──────── MATERIALS PROVIDED

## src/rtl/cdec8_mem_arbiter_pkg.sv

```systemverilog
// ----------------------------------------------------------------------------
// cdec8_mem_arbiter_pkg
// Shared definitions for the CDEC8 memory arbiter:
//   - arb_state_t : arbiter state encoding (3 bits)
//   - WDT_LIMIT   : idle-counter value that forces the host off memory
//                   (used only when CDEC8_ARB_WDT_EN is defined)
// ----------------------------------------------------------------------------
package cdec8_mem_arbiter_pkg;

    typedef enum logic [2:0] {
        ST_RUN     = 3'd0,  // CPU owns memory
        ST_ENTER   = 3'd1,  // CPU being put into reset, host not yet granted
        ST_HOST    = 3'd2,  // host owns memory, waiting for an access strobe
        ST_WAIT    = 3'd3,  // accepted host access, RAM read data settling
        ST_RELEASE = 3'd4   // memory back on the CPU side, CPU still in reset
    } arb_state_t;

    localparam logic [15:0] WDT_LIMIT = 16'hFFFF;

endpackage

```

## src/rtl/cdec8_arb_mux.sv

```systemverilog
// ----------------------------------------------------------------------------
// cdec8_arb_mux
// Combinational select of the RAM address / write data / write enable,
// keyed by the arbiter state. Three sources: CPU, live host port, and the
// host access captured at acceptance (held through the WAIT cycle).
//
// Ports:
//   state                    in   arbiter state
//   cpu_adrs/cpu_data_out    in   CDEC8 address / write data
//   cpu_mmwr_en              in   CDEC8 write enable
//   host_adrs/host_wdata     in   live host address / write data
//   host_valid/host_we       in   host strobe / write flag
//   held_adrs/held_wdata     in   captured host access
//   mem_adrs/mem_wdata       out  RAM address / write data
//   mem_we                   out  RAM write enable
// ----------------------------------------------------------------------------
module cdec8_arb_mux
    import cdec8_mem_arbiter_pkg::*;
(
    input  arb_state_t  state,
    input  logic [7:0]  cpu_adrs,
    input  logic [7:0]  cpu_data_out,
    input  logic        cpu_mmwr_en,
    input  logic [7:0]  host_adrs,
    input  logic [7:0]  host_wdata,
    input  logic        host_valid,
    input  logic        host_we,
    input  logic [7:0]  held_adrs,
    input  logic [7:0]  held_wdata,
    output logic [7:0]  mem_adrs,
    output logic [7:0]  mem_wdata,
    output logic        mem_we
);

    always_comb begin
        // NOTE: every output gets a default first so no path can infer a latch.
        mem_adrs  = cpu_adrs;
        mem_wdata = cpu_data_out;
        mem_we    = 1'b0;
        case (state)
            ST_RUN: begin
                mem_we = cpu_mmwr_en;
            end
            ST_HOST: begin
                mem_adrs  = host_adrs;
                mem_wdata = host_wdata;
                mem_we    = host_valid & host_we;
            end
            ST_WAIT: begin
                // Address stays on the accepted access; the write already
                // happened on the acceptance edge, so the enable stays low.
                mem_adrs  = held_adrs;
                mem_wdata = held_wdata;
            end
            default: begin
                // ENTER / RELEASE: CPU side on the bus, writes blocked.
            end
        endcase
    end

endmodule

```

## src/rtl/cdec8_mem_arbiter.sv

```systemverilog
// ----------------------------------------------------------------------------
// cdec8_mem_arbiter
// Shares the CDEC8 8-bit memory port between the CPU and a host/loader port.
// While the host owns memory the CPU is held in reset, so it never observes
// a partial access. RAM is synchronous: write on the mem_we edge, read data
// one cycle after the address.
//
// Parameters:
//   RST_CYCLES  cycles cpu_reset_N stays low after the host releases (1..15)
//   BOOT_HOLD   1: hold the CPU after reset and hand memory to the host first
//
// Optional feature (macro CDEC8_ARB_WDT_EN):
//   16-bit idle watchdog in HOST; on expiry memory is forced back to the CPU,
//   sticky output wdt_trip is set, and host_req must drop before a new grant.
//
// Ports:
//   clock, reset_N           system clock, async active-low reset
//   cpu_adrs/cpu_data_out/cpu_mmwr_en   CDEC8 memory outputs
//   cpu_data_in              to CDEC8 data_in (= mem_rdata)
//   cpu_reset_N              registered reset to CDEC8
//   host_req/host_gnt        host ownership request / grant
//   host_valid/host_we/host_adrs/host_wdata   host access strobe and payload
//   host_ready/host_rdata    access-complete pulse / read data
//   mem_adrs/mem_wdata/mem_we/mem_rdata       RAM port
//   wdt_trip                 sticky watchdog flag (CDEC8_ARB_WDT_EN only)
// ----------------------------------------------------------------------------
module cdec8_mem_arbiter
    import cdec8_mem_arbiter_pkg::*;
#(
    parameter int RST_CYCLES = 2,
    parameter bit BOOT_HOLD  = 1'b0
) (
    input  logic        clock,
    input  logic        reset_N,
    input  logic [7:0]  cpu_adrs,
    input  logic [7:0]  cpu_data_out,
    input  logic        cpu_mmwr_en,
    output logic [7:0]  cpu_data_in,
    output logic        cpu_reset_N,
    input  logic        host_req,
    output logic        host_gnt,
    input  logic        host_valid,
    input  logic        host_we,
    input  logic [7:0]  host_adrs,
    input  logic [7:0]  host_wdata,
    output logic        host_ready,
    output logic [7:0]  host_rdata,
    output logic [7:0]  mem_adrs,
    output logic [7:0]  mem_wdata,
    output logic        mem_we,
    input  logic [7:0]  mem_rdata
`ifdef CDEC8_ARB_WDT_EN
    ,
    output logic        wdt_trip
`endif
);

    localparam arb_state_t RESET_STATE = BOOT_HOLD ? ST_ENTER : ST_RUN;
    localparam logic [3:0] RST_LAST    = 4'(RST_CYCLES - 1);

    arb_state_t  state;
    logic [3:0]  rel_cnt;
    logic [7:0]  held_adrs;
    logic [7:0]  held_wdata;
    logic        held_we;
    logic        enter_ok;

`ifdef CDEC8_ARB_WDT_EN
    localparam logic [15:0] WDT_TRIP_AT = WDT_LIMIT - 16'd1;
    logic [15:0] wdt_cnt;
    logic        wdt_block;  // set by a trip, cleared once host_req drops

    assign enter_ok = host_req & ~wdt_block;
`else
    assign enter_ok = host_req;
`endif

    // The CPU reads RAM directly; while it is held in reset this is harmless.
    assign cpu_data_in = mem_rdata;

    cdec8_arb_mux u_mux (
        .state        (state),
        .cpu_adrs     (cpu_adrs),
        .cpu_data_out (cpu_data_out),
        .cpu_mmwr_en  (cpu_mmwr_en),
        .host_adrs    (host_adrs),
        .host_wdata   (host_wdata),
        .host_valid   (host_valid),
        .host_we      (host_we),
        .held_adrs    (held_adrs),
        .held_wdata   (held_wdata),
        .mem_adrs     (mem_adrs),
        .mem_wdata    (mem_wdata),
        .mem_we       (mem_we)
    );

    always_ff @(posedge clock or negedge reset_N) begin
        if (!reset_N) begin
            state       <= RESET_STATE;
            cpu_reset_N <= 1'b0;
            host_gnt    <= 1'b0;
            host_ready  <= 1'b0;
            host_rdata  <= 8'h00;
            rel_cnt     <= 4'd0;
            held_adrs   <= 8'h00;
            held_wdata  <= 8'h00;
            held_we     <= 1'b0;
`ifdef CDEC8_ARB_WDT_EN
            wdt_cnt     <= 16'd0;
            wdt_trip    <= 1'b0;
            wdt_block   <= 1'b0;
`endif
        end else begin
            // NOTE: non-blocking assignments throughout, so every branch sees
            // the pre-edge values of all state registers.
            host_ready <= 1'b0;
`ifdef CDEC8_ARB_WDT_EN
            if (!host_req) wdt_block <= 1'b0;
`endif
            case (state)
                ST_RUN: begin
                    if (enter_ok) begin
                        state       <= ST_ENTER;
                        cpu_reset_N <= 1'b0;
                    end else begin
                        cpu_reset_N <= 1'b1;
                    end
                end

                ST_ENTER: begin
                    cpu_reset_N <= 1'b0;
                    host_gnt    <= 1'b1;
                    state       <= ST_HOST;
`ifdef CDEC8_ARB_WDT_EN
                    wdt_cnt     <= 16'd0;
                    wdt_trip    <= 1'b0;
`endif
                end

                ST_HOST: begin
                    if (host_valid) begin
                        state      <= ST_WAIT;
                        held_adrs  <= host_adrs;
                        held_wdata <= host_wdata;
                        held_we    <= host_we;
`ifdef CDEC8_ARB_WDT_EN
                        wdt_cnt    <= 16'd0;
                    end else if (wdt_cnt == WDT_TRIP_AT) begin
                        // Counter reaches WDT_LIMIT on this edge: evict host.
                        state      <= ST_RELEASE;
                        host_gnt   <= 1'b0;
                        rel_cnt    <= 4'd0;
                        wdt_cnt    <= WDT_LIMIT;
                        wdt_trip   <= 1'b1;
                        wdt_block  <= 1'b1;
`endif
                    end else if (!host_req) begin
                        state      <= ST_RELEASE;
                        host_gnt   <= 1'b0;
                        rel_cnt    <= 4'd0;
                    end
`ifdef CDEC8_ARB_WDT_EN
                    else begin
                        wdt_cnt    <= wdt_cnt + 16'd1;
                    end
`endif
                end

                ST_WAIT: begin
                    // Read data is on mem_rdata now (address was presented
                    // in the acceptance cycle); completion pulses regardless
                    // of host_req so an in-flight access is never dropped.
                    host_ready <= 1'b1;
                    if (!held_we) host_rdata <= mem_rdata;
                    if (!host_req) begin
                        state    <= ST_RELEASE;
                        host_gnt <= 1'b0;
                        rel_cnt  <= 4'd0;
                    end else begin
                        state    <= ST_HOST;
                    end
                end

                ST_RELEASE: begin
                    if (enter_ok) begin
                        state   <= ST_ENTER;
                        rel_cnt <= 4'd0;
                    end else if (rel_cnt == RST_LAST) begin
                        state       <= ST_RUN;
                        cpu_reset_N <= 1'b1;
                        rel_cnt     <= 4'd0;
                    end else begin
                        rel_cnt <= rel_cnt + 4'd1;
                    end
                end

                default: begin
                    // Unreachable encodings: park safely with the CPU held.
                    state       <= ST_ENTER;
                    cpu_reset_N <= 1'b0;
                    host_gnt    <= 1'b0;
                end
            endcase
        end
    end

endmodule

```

────────────────

- [EXERCISE BRIEF]:
Every line above that holds the word "watchdog" should be copied out.

- [PROBLEM SOLUTION]:
//   16-bit idle watchdog in HOST; on expiry memory is forced back to the CPU,
//   wdt_trip                 sticky watchdog flag (CDEC8_ARB_WDT_EN only)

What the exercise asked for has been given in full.